An assistive decision-and-control architecture for force-sensitive hand–arm systems driven by human–machine interfaces

Kurzfassung

Fully autonomous applications of modern robotic systems are still constrained by limitations in sensory data processing, scene interpretation, and automated reasoning. However, their use as assistive devices for people with upper-limb disabilities has become possible with recent advances in “soft robotics”, that is, interaction control, physical human–robot interaction, and reflex planning. In this context, impedance and reflex-based control has generally been understood to be a promising approach to safe interaction robotics. To create semi-autonomous assistive devices, we propose a decision-and-control architecture for hand–arm systems with “soft robotics” capabilities, which can then be used via human–machine interfaces (HMIs). We validated the functionality of our approach within the BrainGate2 clinical trial, in which an individual with tetraplegia used our architecture to control a robotic hand–arm system under neural control via a multi-electrode array implanted in the motor cortex. The neuroscience results of this research have previously been published by Hochberg et al. In this paper we present our assistive decision-and-control architecture and demonstrate how the semi-autonomous assistive behavior can help the user. In our framework the robot is controlled through a multi-priority Cartesian impedance controller and its behavior is extended with collision detection and reflex reaction. Furthermore, virtual workspaces are added to ensure safety.

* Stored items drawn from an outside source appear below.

**config.mk**
```make
export PLATFORM = sky130hd
export DESIGN_NAME = lut_port_ctrl
export DESIGN_NICKNAME = d
export VERILOG_FILES = /design/src/rtl/lut_pkg.sv /design/src/rtl/lut_rsp_fifo.sv /design/src/rtl/lut_port_ctrl.sv
export SDC_FILE = /design/constraint.sdc
export NUM_CORES = 1
export LEC_CHECK = 0
export CAP_MARGIN = 20
export CELL_PAD_IN_SITES_DETAIL_PLACEMENT = 1
export CELL_PAD_IN_SITES_GLOBAL_PLACEMENT = 2
export CORE_ASPECT_RATIO = 1.4
export CORE_MARGIN = 3
export CORE_UTILIZATION = 29
export CTS_CLUSTER_SIZE = 24
export DETAILED_ROUTE_END_ITERATION = 7
export PLACE_DENSITY = 0.82
export SLEW_MARGIN = 5
export SYNTH_ARGS = -nofsm -noshare
export SYNTH_HDL_FRONTEND = slang
export SYNTH_SLANG_ARGS = --single-unit
```
**constraint.sdc**
```tcl
create_clock -name clk -period 5.2 [get_ports clk]
set_input_delay 0.52 -clock clk [delete_from_list [all_inputs] [get_ports clk]]
set_output_delay 0.52 -clock clk [all_outputs]
set_load 0.005 [all_outputs]
```
**src/rtl/lut_pkg.sv**
```systemverilog
// Shared constants, grant encoding and width helper for the 16x4 lookup-table port controller.
package lut_pkg;

  localparam int LUT_AW        = 4;
  localparam int LUT_DW        = 4;
  localparam int LUT_RSP_DEPTH = 2;

  typedef enum logic {
    GNT_WR = 1'b0,
    GNT_RD = 1'b1
  } grant_e;

  // Bits needed to count 0..depth entries.
  function automatic int occ_width(input int depth);
    return $clog2(depth + 1);
  endfunction

endpackage

```
**src/rtl/lut_rsp_fifo.sv**
```systemverilog
// Response FIFO holding {addr, data} pairs returned by the lookup table, oldest entry on dout.
module lut_rsp_fifo
  import lut_pkg::*;
#(
  parameter int W     = LUT_AW + LUT_DW,
  parameter int DEPTH = LUT_RSP_DEPTH,
  localparam int OW   = occ_width(DEPTH)
) (
  input  logic          clk,
  input  logic          rst_n,
  input  logic          push,
  input  logic          pop,
  input  logic [W-1:0]  din,
  output logic [W-1:0]  dout,
  output logic [OW-1:0] occ,
  output logic          empty
);

  localparam int PW = (DEPTH > 1) ? $clog2(DEPTH) : 1;

  logic [W-1:0]  mem [DEPTH];
  logic [PW-1:0] wr_ptr;
  logic [PW-1:0] rd_ptr;

  function automatic logic [PW-1:0] next_ptr(input logic [PW-1:0] p);
    return (p == PW'(DEPTH - 1)) ? '0 : p + PW'(1);
  endfunction

  // NOTE: storage is not reset; occ/empty qualify every read, so stale entries are never seen.
  always_ff @(posedge clk) begin
    if (push) mem[wr_ptr] <= din;
  end

  always_ff @(posedge clk or negedge rst_n) begin
    if (!rst_n) begin
      wr_ptr <= '0;
      rd_ptr <= '0;
      occ    <= '0;
    end else begin
      if (push) wr_ptr <= next_ptr(wr_ptr);
      if (pop)  rd_ptr <= next_ptr(rd_ptr);
      occ <= occ + OW'(push) - OW'(pop);
    end
  end

  assign dout  = mem[rd_ptr];
  assign empty = (occ == '0);

endmodule

```
**src/rtl/lut_port_ctrl.sv**
```systemverilog
// Merges write and read request streams onto the lookup table's WE/RE port pair, one command per cycle.
// Define LUT_RR_ARB_EN for round-robin conflict arbitration; otherwise writes have fixed priority.
module lut_port_ctrl
  import lut_pkg::*;
#(
  parameter int AW        = LUT_AW,
  parameter int DW        = LUT_DW,
  parameter int RSP_DEPTH = LUT_RSP_DEPTH
) (
  input  logic          clk,
  input  logic          rst_n,
  input  logic          wr_valid,
  output logic          wr_ready,
  input  logic [AW-1:0] wr_addr,
  input  logic [DW-1:0] wr_data,
  input  logic          rd_valid,
  output logic          rd_ready,
  input  logic [AW-1:0] rd_addr,
  output logic          rsp_valid,
  input  logic          rsp_ready,
  output logic [AW-1:0] rsp_addr,
  output logic [DW-1:0] rsp_data,
  output logic          lut_WE,
  output logic          lut_RE,
  output logic [AW-1:0] lut_addrW,
  output logic [AW-1:0] lut_addrR,
  output logic [DW-1:0] lut_dataIn,
  input  logic [DW-1:0] lut_dataOut
);

  localparam int OW = occ_width(RSP_DEPTH);
  localparam int CW = OW + 1;

  logic             run;
  logic             rd_pend;
  logic [AW-1:0]    pend_addr;
  logic [OW-1:0]    occ;
  logic             empty;
  logic             pop;
  logic [CW-1:0]    credit_used;
  logic             rd_ok;
  logic             conflict;
  logic             grant_w;
  logic             grant_r;
  logic [AW+DW-1:0] dout;

  // A read may issue only if its response is guaranteed a FIFO slot, counting the one in flight.
  assign pop         = rsp_valid & rsp_ready;
  assign credit_used = CW'(occ) + CW'(rd_pend) - CW'(pop);
  assign rd_ok       = credit_used < CW'(RSP_DEPTH);
  assign conflict    = run & wr_valid & rd_valid & rd_ok;

`ifdef LUT_RR_ARB_EN
  grant_e last_grant;

  always_ff @(posedge clk or negedge rst_n) begin
    if (!rst_n)        last_grant <= GNT_RD;
    else if (conflict) last_grant <= grant_w ? GNT_WR : GNT_RD;
  end
`endif

  // NOTE: both grants get a default first so every path assigns them and no latch is inferred.
  always_comb begin
    grant_w = 1'b0;
    grant_r = 1'b0;
    if (conflict) begin
`ifdef LUT_RR_ARB_EN
      grant_w = (last_grant == GNT_RD);
      grant_r = (last_grant == GNT_WR);
`else
      grant_w = 1'b1;
`endif
    end else if (run && wr_valid) begin
      grant_w = 1'b1;
    end else if (run && rd_valid && rd_ok) begin
      grant_r = 1'b1;
    end
  end

  assign wr_ready   = wr_valid & grant_w;
  assign rd_ready   = rd_valid & grant_r;
  assign lut_WE     = wr_ready;
  assign lut_RE     = rd_ready;
  assign lut_addrW  = wr_addr;
  assign lut_addrR  = rd_addr;
  assign lut_dataIn = wr_data;

  // NOTE: sequential state uses non-blocking assignments so every register samples pre-edge values.
  always_ff @(posedge clk or negedge rst_n) begin
    if (!rst_n) begin
      run       <= 1'b0;
      rd_pend   <= 1'b0;
      pend_addr <= '0;
    end else begin
      run     <= 1'b1;
      rd_pend <= lut_RE;
      if (lut_RE) pend_addr <= rd_addr;
    end
  end

  // The table's registered data is valid the cycle after the read, alongside pend_addr.
  lut_rsp_fifo #(
    .W     (AW + DW),
    .DEPTH (RSP_DEPTH)
  ) u_rsp_fifo (
    .clk   (clk),
    .rst_n (rst_n),
    .push  (rd_pend),
    .pop   (pop),
    .din   ({pend_addr, lut_dataOut}),
    .dout  (dout),
    .occ   (occ),
    .empty (empty)
  );

  assign rsp_valid            = ~empty;
  assign {rsp_addr, rsp_data} = dout;

endmodule

```
$ cat src/rtl/mem_bus_arbiter.sv
// Two-requester memory bus arbiter: IDLE -> ISSUE (one cycle on the shared
// request bus) -> RESP (one-cycle response pulse to the winner).
// Ports: clk/aresetn; per requester N: i_pN_valid/addr/wr_data/wr_en/count in,
//        o_pN_ready, o_pN_res_valid/rd_data/code out; shared o_req_* bus out,
//        i_res_rd_data/i_res_code in (combinational from the peripheral).
module mem_bus_arbiter
  import mem_bus_arbiter_pkg::*;
#(
  parameter int unsigned PRIO_MODE = PRIO_RR
) (
  input  logic                   clk,
  input  logic                   aresetn,
  input  logic                   i_p0_valid,
  input  logic [ADDR_W-1:0]      i_p0_addr,
  input  logic [WORD_W-1:0]      i_p0_wr_data,
  input  logic                   i_p0_wr_en,
  input  logic [MEM_COUNT_W-1:0] i_p0_count,
  output logic                   o_p0_ready,
  output logic                   o_p0_res_valid,
  output logic [WORD_W-1:0]      o_p0_res_rd_data,
  output logic [MEM_CODE_W-1:0]  o_p0_res_code,
  input  logic                   i_p1_valid,
  input  logic [ADDR_W-1:0]      i_p1_addr,
  input  logic [WORD_W-1:0]      i_p1_wr_data,
  input  logic                   i_p1_wr_en,
  input  logic [MEM_COUNT_W-1:0] i_p1_count,
  output logic                   o_p1_ready,
  output logic                   o_p1_res_valid,
  output logic [WORD_W-1:0]      o_p1_res_rd_data,
  output logic [MEM_CODE_W-1:0]  o_p1_res_code,
  output logic [ADDR_W-1:0]      o_req_addr,
  output logic [WORD_W-1:0]      o_req_wr_data,
  output logic                   o_req_wr_en,
  output logic [MEM_COUNT_W-1:0] o_req_count,
  input  logic [WORD_W-1:0]      i_res_rd_data,
  input  logic [MEM_CODE_W-1:0]  i_res_code
);

  localparam logic FIXED = (PRIO_MODE == PRIO_FIXED);

  state_e                r_state, w_state_nxt;
  mem_req_t              r_req, w_req_nxt;
  logic [1:0]            r_ready, w_ready_nxt;
  logic [1:0]            r_res_valid, w_res_valid_nxt;
  logic                  r_winner, w_winner_nxt;
  logic                  r_last, w_last_nxt;
  logic [WORD_W-1:0]     r_p0_rd, w_p0_rd_nxt, r_p1_rd, w_p1_rd_nxt;
  logic [MEM_CODE_W-1:0] r_p0_code, w_p0_code_nxt, r_p1_code, w_p1_code_nxt;
  mem_req_t              w_p0_req, w_p1_req;
  logic [1:0]            w_grant;

  always_comb begin
    w_p0_req.addr    = i_p0_addr;
    w_p0_req.wr_data = i_p0_wr_data;
    w_p0_req.wr_en   = i_p0_wr_en;
    w_p0_req.count   = i_p0_count;
    w_p1_req.addr    = i_p1_addr;
    w_p1_req.wr_data = i_p1_wr_data;
    w_p1_req.wr_en   = i_p1_wr_en;
    w_p1_req.count   = i_p1_count;
  end

  rr_arbiter_2 u_arb (
    .i_valid      ({i_p1_valid, i_p0_valid}),
    .i_last_grant (r_last),
    .i_fixed      (FIXED),
    .o_grant_c    (w_grant)
  );

  // Next-state and next-output logic; the request bus defaults to zero so it
  // is only non-zero during ISSUE.
  always_comb begin
    w_state_nxt     = r_state;
    w_req_nxt       = '0;
    w_ready_nxt     = 2'b00;
    w_res_valid_nxt = 2'b00;
    w_winner_nxt    = r_winner;
    w_last_nxt      = r_last;
    w_p0_rd_nxt     = r_p0_rd;
    w_p0_code_nxt   = r_p0_code;
    w_p1_rd_nxt     = r_p1_rd;
    w_p1_code_nxt   = r_p1_code;
    case (r_state)
      ST_IDLE, ST_RESP: begin
        if (|w_grant) begin
          w_state_nxt  = ST_ISSUE;
          w_req_nxt    = w_grant[1] ? w_p1_req : w_p0_req;
          w_ready_nxt  = w_grant;
          w_winner_nxt = w_grant[1];
          w_last_nxt   = w_grant[1];
        end else begin
          w_state_nxt = ST_IDLE;
        end
      end
      ST_ISSUE: begin
        // Peripheral response is captured at the edge closing ISSUE.
        w_state_nxt = ST_RESP;
        if (r_winner) begin
          w_res_valid_nxt = 2'b10;
          w_p1_rd_nxt     = i_res_rd_data;
          w_p1_code_nxt   = i_res_code;
        end else begin
          w_res_valid_nxt = 2'b01;
          w_p0_rd_nxt     = i_res_rd_data;
          w_p0_code_nxt   = i_res_code;
        end
      end
      default: w_state_nxt = ST_IDLE;
    endcase
  end

  // State and registered outputs; pointer resets to port 1 so port 0 wins the first tie.
  always_ff @(posedge clk or negedge aresetn) begin
    if (!aresetn) begin
      r_state     <= ST_IDLE;
      r_req       <= '0;
      r_ready     <= 2'b00;
      r_res_valid <= 2'b00;
      r_winner    <= 1'b0;
      r_last      <= 1'b1;
      r_p0_rd     <= '0;
      r_p0_code   <= '0;
      r_p1_rd     <= '0;
      r_p1_code   <= '0;
    end else begin
      r_state     <= w_state_nxt;
      r_req       <= w_req_nxt;
      r_ready     <= w_ready_nxt;
      r_res_valid <= w_res_valid_nxt;
      r_winner    <= w_winner_nxt;
      r_last      <= w_last_nxt;
      r_p0_rd     <= w_p0_rd_nxt;
      r_p0_code   <= w_p0_code_nxt;
      r_p1_rd     <= w_p1_rd_nxt;
      r_p1_code   <= w_p1_code_nxt;
    end
  end

  assign o_p0_ready       = r_ready[0];
  assign o_p1_ready       = r_ready[1];
  assign o_p0_res_valid   = r_res_valid[0];
  assign o_p1_res_valid   = r_res_valid[1];
  assign o_p0_res_rd_data = r_p0_rd;
  assign o_p0_res_code    = r_p0_code;
  assign o_p1_res_rd_data = r_p1_rd;
  assign o_p1_res_code    = r_p1_code;
  assign o_req_addr       = r_req.addr;
  assign o_req_wr_data    = r_req.wr_data;
  assign o_req_wr_en      = r_req.wr_en;
  assign o_req_count      = r_req.count;

endmodule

On top of this we employ a decision-and-control architecture that uses sensory information available from the robotic system to evaluate the current state of task execution. Based on a set of available assistive skills, our architecture provides support in object interaction and manipulation and thereby enhances the usability of the robotic system for use with HMIs. The goal of our development is to provide an easy-to-use robotic system for people with physical disabilities and thereby enable them to perform simple tasks of daily living. In an exemplary real-world task, the participant was able to serve herself a beverage autonomously for the first time since her brainstem stroke, which she suffered approximately 14 years prior to this research.